| TASK DESCRIPTION |
Copy out each line below containing "status".

----

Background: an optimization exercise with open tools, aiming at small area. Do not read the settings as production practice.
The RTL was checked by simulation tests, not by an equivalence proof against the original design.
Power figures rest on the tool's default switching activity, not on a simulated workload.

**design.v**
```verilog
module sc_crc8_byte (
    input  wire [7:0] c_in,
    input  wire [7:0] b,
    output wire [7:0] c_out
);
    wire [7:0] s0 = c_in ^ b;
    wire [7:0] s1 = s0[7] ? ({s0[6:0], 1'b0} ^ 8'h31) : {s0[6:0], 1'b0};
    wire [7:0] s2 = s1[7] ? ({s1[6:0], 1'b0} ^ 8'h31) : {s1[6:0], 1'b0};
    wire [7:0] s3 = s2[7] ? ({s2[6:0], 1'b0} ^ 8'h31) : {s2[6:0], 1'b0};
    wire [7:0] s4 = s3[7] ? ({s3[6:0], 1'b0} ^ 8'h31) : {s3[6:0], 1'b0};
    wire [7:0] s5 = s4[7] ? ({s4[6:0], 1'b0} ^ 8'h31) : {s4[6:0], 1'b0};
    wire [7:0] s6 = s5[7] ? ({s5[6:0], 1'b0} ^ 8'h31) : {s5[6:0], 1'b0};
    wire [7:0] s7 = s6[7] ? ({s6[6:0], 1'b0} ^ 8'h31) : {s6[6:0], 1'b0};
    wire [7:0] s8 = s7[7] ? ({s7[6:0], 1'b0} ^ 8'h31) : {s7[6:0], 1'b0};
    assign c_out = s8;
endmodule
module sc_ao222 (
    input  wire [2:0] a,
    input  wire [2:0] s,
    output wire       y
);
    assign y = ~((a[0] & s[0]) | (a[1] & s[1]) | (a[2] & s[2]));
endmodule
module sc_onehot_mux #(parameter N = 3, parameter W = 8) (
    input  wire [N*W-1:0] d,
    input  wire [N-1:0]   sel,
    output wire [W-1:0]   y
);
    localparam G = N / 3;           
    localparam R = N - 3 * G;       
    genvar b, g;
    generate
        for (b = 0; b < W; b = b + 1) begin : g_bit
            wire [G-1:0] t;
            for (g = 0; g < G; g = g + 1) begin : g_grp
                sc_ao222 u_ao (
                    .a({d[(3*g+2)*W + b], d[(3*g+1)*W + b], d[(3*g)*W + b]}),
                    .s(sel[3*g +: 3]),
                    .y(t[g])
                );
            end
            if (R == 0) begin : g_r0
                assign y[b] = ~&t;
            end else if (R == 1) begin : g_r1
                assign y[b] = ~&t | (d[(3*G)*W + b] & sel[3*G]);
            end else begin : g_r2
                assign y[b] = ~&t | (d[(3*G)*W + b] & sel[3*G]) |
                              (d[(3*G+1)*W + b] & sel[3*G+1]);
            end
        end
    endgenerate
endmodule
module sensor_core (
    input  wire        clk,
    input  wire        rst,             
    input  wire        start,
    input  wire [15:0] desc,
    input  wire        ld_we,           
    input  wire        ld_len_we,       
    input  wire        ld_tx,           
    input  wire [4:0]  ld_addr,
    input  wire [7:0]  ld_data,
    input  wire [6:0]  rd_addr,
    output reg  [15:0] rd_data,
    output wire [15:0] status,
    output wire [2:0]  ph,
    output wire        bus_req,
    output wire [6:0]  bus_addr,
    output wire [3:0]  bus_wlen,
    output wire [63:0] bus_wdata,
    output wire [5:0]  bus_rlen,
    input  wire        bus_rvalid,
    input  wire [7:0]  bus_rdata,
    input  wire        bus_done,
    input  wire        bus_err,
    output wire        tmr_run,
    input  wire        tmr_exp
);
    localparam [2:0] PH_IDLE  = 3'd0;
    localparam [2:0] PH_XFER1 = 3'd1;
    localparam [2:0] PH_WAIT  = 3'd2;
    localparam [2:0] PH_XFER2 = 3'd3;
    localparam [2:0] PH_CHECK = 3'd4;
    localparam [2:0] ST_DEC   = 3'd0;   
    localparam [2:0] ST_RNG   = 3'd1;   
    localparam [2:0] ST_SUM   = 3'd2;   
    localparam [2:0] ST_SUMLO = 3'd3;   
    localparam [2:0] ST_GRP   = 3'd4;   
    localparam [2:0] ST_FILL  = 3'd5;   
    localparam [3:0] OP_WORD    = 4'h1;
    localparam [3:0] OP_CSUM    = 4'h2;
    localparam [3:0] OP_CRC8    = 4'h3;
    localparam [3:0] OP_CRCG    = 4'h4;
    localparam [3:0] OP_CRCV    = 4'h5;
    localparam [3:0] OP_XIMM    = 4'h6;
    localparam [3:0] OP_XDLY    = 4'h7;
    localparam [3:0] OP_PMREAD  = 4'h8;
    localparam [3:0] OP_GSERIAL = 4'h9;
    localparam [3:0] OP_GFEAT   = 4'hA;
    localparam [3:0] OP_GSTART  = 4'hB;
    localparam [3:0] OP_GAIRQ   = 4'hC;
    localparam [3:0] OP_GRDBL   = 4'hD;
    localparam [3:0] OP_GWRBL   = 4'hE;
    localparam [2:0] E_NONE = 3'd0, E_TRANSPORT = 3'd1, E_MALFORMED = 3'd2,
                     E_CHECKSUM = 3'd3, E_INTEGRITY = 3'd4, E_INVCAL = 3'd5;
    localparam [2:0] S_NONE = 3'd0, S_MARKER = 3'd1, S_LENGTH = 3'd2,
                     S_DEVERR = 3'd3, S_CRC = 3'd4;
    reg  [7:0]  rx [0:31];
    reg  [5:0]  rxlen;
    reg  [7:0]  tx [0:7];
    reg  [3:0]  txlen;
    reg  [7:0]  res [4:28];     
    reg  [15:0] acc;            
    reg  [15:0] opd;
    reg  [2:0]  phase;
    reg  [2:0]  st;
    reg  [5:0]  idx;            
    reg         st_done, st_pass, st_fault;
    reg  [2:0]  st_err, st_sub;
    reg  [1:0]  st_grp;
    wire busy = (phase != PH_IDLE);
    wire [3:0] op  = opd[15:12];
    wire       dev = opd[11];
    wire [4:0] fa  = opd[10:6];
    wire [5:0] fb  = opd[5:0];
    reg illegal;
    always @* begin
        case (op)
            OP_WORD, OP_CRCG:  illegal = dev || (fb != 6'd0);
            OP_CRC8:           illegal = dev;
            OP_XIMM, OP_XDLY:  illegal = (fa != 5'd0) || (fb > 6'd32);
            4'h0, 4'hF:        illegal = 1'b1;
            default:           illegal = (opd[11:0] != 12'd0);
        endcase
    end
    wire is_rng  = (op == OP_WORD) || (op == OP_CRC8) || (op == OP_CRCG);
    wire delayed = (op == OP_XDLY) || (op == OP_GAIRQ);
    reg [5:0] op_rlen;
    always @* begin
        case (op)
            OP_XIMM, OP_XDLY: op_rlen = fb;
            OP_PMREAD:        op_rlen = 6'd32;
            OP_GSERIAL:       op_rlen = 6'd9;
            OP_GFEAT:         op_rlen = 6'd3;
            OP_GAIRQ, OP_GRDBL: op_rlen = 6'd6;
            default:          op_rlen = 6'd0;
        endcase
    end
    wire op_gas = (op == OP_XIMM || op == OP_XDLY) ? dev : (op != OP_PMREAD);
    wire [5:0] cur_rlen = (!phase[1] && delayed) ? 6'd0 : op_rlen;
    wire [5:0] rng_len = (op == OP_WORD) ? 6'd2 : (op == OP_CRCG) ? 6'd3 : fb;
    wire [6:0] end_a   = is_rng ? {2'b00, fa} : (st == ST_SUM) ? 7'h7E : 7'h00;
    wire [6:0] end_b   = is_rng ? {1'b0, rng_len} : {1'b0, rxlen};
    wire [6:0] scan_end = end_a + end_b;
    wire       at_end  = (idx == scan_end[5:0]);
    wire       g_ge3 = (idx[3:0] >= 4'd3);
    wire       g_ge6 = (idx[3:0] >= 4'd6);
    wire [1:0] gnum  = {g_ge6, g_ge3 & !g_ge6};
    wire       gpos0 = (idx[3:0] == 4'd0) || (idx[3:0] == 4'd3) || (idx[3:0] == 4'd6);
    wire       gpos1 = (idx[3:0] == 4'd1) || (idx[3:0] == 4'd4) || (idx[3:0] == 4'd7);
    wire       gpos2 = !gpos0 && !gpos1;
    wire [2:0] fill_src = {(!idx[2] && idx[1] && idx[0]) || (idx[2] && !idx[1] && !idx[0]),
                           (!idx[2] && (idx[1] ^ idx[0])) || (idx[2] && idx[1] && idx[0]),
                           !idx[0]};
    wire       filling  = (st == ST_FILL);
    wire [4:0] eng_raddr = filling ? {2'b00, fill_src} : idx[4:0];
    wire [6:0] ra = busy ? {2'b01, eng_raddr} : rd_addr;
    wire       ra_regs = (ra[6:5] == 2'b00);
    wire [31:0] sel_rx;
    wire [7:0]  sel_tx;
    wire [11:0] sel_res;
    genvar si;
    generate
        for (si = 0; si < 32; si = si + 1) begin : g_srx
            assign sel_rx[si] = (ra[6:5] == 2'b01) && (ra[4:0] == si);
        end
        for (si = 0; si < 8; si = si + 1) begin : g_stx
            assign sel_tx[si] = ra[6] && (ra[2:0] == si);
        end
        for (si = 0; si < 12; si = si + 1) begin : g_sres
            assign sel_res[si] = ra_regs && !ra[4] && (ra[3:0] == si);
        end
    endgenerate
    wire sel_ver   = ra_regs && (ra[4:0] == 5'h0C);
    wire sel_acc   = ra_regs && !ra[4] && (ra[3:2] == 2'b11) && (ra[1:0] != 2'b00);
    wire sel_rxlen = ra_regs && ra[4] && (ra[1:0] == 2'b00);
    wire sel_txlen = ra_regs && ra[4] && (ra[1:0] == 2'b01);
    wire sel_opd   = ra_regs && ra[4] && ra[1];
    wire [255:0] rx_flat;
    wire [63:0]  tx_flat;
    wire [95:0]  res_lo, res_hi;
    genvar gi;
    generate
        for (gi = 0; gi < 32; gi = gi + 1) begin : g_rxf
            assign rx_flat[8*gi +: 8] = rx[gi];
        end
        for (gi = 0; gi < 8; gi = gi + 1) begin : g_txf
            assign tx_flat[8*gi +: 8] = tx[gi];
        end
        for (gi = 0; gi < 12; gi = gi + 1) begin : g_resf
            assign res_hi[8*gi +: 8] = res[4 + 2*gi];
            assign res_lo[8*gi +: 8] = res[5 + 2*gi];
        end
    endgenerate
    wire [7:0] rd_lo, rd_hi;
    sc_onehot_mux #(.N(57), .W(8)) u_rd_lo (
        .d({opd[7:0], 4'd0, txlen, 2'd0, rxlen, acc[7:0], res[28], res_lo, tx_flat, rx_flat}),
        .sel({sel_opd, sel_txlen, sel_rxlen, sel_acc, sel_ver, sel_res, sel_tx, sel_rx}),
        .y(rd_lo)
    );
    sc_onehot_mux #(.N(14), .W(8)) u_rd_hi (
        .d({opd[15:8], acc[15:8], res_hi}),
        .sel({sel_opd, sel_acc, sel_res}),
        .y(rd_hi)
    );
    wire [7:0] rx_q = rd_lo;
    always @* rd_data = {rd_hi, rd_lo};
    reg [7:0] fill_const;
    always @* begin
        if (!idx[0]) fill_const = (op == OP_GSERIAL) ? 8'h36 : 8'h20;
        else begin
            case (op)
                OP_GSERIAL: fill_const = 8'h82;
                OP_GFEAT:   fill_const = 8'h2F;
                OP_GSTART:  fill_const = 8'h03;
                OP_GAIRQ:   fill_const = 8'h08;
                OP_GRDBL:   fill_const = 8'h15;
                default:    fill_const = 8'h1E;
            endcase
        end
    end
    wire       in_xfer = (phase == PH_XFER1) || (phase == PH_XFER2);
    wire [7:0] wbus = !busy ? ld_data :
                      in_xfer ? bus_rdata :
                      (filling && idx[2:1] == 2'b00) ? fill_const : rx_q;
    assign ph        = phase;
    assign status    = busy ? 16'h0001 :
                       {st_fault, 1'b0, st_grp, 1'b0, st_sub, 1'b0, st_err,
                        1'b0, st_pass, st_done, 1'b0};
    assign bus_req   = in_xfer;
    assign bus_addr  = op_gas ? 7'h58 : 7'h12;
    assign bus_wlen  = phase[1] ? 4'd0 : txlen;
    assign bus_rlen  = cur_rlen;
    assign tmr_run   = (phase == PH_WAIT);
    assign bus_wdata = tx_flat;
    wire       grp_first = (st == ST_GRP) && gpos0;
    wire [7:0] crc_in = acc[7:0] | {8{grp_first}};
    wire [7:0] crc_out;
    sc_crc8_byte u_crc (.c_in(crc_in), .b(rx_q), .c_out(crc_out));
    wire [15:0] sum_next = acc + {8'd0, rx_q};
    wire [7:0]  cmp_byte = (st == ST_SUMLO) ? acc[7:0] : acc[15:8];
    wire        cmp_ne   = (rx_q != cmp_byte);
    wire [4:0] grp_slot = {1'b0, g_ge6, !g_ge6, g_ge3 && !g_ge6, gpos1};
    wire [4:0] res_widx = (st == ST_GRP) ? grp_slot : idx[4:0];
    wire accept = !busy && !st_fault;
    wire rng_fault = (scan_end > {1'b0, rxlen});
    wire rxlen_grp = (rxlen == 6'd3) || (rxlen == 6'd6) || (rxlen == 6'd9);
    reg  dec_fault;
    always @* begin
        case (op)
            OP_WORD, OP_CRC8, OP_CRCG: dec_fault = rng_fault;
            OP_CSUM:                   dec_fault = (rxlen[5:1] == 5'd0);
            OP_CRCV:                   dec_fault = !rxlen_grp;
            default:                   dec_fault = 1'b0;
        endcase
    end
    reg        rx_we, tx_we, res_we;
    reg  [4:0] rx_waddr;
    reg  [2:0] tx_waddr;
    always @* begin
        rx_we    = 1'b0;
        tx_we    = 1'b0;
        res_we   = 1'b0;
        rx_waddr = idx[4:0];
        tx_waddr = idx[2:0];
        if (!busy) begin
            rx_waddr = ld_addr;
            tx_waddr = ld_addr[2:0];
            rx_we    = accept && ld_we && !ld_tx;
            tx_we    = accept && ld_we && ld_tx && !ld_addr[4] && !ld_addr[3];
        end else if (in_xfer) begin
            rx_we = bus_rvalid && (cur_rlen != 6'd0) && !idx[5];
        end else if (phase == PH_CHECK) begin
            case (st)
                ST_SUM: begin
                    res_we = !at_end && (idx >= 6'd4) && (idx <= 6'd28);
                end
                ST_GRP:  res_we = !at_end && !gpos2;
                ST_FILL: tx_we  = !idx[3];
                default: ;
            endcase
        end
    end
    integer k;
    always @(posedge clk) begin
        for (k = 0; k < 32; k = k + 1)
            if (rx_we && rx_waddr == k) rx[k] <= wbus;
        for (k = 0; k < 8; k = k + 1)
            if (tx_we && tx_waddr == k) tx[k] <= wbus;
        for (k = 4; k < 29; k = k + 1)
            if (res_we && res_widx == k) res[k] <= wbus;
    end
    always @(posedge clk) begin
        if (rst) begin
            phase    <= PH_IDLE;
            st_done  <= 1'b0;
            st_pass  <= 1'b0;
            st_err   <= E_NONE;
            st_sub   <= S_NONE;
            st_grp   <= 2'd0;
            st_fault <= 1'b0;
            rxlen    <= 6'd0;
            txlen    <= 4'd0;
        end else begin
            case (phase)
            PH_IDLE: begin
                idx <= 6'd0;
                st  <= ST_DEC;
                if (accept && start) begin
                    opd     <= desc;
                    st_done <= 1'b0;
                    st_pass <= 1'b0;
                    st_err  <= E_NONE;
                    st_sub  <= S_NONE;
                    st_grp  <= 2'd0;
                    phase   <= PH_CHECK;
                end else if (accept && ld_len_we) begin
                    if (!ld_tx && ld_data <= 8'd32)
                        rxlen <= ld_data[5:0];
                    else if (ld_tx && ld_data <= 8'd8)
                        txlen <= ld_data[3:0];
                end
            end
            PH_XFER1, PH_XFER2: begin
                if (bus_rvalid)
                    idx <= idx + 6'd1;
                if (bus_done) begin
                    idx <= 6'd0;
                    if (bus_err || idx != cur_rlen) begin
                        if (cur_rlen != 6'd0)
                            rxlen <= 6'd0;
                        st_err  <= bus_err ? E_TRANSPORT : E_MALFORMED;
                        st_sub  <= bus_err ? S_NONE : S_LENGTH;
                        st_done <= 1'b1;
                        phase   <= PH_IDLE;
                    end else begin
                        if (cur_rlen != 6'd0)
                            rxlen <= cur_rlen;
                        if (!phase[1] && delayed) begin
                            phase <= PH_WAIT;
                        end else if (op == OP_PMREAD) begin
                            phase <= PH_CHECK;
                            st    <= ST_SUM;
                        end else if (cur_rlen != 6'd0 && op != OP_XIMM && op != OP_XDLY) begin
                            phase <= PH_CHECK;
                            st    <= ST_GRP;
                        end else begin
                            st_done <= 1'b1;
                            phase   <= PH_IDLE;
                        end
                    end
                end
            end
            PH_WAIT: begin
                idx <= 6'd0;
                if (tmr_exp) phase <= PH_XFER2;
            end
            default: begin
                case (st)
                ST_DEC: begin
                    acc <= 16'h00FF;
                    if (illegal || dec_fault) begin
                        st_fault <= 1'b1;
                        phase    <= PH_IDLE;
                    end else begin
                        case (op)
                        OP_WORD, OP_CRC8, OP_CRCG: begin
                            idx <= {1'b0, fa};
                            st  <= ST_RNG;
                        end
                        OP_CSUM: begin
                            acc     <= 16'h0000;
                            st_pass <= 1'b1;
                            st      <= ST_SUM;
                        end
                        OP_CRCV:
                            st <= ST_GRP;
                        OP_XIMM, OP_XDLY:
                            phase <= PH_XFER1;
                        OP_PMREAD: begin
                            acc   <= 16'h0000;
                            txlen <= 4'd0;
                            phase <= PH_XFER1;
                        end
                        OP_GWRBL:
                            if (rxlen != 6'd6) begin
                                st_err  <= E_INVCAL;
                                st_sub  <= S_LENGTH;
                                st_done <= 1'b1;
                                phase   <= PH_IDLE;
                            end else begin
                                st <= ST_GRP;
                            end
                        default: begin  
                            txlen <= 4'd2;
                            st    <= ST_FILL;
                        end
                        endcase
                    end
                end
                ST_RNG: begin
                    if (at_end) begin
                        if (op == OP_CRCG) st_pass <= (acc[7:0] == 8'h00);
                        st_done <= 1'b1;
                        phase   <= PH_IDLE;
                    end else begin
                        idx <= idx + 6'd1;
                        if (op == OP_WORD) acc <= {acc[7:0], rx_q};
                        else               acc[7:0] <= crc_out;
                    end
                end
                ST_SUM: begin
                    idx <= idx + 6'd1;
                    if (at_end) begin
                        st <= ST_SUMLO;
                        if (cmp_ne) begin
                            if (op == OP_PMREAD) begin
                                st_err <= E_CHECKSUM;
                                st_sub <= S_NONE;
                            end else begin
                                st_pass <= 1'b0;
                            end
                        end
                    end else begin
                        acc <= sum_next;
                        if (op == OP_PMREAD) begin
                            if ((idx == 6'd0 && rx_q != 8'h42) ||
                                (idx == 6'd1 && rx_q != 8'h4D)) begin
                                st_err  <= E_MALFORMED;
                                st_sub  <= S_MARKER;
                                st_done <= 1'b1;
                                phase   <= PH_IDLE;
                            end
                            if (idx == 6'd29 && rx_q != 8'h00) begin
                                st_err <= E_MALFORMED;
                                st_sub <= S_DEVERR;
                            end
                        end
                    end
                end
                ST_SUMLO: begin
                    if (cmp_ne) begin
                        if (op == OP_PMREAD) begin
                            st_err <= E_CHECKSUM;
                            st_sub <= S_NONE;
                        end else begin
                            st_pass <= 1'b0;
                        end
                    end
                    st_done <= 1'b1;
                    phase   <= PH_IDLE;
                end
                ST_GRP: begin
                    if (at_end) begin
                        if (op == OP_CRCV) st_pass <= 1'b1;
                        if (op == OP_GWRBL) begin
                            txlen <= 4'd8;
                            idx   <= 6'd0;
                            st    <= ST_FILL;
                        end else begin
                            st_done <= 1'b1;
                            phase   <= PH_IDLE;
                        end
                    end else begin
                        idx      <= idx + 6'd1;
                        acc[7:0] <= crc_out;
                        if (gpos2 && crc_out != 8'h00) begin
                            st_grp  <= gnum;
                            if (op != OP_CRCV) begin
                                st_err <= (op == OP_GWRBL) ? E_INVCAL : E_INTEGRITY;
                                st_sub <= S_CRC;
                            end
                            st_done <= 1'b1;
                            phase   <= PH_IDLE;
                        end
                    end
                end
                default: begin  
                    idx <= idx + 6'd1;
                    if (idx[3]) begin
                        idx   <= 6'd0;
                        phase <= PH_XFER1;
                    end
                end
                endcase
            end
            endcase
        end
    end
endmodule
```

----

| SOLUTION |
    output wire [15:0] status,
    assign status    = busy ? 16'h0001 :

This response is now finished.